Le projet de budget 2024, étudié par les commissions parlementaires, prévoit un déficit de l’ordre de 17 mille milliards de livres. Ce chiffre a été contesté par de nombreux députés qui ont estimé le déficit à plus de 40 mille milliards de livres si les avances du Trésor sont calculées.

Ainsi, les budgets envoyés par le gouvernement au Parlement sont purement formels. Ils ne reflètent pas les déficits effectifs réalisés puisque les avances du Trésor n’y sont pas enregistrées.

Elles sont devenues un moyen de cacher les déficits effectifs alors que, dans la pratique, les déficits réalisés ne font que se creuser. Le cas des avances du Trésor à EDL de près de 35 milliards de dollars illustre bien les déficits "maquillés" ou "non déclarés" des budgets successifs. 

Avances du Trésor

Le gouvernement a pris le pli d’accorder à tour de bras des avances du Trésor hors budget à différents ministères et institutions étatiques, sachant bien qu’ils ne sont pas en mesure de les rembourser. Ce mécanisme est en violation flagrante de la loi de comptabilité générale en vigueur, qui stipule que les avances du Trésor ne sont accordées qu’aux entités susceptibles de les rembourser. Ainsi, ces avances du Trésor se sont transformées en des crédits sans faisabilités financières et donc non recouvrables, creusant les déficits des budgets successifs de l’État.

Par définition, rappelle-t-on, l’avance du Trésor a un caractère temporaire, elle est accordée à une entité étatique pour faire face à des besoins immédiats de trésorerie. Il est attendu que les fonds nécessaires pour la rembourser proviennent des recettes futures.

Des sommes exorbitantes

Le lundi 8 janvier, le ministre sortant des Finances, Youssef el-Khalil, a transmis au président de la commission des Finances et du Budget, Ibrahim Kanaan, à la demande de ce dernier, une liste des avances du Trésor accordées de 2020 à 2023 et une autre liste des dons faits à l’État de 2018 à 2023.

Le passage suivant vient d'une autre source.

**config.mk**
```make
export PLATFORM = sky130hd
export DESIGN_NAME = size_class_block_pool
export DESIGN_NICKNAME = d
export VERILOG_FILES = /design/src/scbp_pkg.sv /design/src/scbp_ctrl.sv /design/src/scbp_datapath.sv /design/src/size_class_block_pool.sv
export SDC_FILE = /design/constraint.sdc
export NUM_CORES = 1
export LEC_CHECK = 0
export BUFFER_PORTS_ARGS = -buffer_cell sky130_fd_sc_hd__buf_2
export CORE_UTILIZATION = 45
export DETAILED_ROUTE_END_ITERATION = 16
export REMOVE_ABC_BUFFERS = 1
export SETUP_SLACK_MARGIN = 0.02
export SLEW_MARGIN = 20
export SYNTH_ARGS = -nofsm -noshare
export SYNTH_HDL_FRONTEND = slang
export SYNTH_SLANG_ARGS = --single-unit
```
**constraint.sdc**
```tcl
create_clock -name clock -period 4.3 [get_ports clock]
set_input_delay 0.215 -clock clock [delete_from_list [all_inputs] [get_ports clock]]
set_output_delay 0.215 -clock clock [all_outputs]
set_load 0.005 [all_outputs]
```
### src/design/dfd_pkg.sv
// ----------------------------------------------------------------------------
// dfd_pkg
// Shared types and constants for the diagnostic frame deframer: result kind
// and status codes, the minimum frame length and the header byte positions.
// ----------------------------------------------------------------------------
package dfd_pkg;

  localparam int unsigned ByteW = 8;
  localparam int unsigned SumW  = 16;

  // Smallest legal frame: address, command, length, two checksum bytes
  localparam logic [ByteW-1:0] MinFrameLen = 8'd5;

  // Frame positions of the address, command and length bytes
  localparam logic [ByteW-1:0] PosAddr = 8'd0;
  localparam logic [ByteW-1:0] PosCmd  = 8'd1;
  localparam logic [ByteW-1:0] PosLen  = 8'd2;

  typedef enum logic [1:0] {
    KIND_CMD  = 2'd0,
    KIND_DATA = 2'd1,
    KIND_END  = 2'd2
  } kind_e;

  typedef enum logic [1:0] {
    ST_OK      = 2'd0,
    ST_BAD_SUM = 2'd1,
    ST_BAD_LEN = 2'd2,
    ST_ABORT   = 2'd3
  } status_e;

  // One result transaction
  typedef struct packed {
    logic [ByteW-1:0] out_byte;
    kind_e            kind;
    status_e          status;
    logic             last;
  } result_t;

endpackage
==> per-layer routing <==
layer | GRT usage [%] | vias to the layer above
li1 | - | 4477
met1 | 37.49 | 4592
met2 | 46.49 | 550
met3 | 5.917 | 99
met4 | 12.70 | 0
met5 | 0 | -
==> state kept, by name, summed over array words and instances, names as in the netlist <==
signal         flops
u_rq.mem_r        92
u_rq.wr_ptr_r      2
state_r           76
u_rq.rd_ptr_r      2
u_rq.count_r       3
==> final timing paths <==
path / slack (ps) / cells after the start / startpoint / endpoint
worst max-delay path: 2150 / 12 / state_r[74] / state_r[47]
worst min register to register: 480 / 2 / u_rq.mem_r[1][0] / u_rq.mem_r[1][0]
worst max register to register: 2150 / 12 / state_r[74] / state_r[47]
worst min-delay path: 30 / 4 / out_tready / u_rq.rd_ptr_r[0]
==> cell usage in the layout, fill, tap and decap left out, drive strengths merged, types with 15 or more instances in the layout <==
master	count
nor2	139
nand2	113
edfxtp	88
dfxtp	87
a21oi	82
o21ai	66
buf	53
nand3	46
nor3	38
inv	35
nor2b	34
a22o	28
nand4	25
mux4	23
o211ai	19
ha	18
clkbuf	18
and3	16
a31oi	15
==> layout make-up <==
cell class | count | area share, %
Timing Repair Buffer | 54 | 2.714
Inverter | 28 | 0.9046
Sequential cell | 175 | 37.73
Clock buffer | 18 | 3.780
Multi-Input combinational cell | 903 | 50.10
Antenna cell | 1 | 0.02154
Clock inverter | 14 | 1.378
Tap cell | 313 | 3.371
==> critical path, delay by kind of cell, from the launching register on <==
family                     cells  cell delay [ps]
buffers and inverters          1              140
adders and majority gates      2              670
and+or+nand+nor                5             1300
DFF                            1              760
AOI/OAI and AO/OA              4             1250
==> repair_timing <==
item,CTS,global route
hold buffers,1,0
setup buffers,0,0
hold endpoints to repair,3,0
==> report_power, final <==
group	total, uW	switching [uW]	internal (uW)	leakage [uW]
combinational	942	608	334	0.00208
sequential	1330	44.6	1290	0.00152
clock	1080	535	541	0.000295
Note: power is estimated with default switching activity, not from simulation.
==> config.mk <==
export PLATFORM = sky130hd
export DESIGN_NAME = utf8_to_utf16le_transcoder
export DESIGN_NICKNAME = d
export VERILOG_FILES = /design/src/design/u8tr_pkg.sv /design/src/design/u8tr_front.sv /design/src/design/u8tr_queue.sv /design/src/design/u8tr_back.sv /design/src/design/utf8_to_utf16le_transcoder.sv
export SDC_FILE = /design/constraint.sdc
export NUM_CORES = 1
export LEC_CHECK = 0
export ABC_AREA = 1
export CAP_MARGIN = 20
export CORE_MARGIN = 2
export CORE_UTILIZATION = 49
export CTS_BUF_LIST = sky130_fd_sc_hd__clkbuf_8
export CTS_CLUSTER_DIAMETER = 50
export DETAILED_ROUTE_END_ITERATION = 8
export DONT_BUFFER_PORTS = 1
export PLACE_DENSITY_LB_ADDON = 0.05
export REMOVE_ABC_BUFFERS = 1
export SYNTH_ARGS = -nofsm -noshare
export SYNTH_HDL_FRONTEND = slang
export SYNTH_SLANG_ARGS = --single-unit
==> constraint.sdc <==
create_clock -name i_clk -period 10.1 [get_ports i_clk]
set_input_delay 2.02 -clock i_clk [delete_from_list [all_inputs] [get_ports i_clk]]
set_output_delay 2.02 -clock i_clk [all_outputs]
set_load 0.005 [all_outputs]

Selon Kanaan, les avances se sont élevées, rien qu’en 2023, à 31.892.584.935.913 de livres, soit 72% des dépenses légalement autorisées sur base de la règle du douzième provisoire.

Trop d’impôts

Par ailleurs, le projet de budget, transmis dans les délais constitutionnels par le gouvernement au Parlement, a prévu des augmentations substantielles des impôts et des taxes sans prendre en compte la capacité fiscale du contribuable. Le gouvernement ambitionne, à travers son projet de budget 2024, d’augmenter les recettes de l’État, de 6% du PIB en 2022 à 17% du PIB en 2024, dans l’espoir de faire baisser le ratio dette publique/PIB à 100% en 2026 et 80% en 2032.

Or, par définition, le projet de budget est établi en référence à trois critères: la croissance économique, le taux d’inflation et le PIB. Les trois éléments n’ont apparemment pas été considérés dans le projet de budget de 2024.

Ce qui fait dire que l’augmentation des charges fiscales n’a d’autre objectif que de couvrir les majorations de salaires des fonctionnaires au vu de la dévaluation de la valeur de la livre.

Pour rappel, le nombre des fonctionnaires a accusé une hausse injustifiable de 25.000 de 2017 à 2019, le total s’élevant à près de 320.000 salariés en 2019.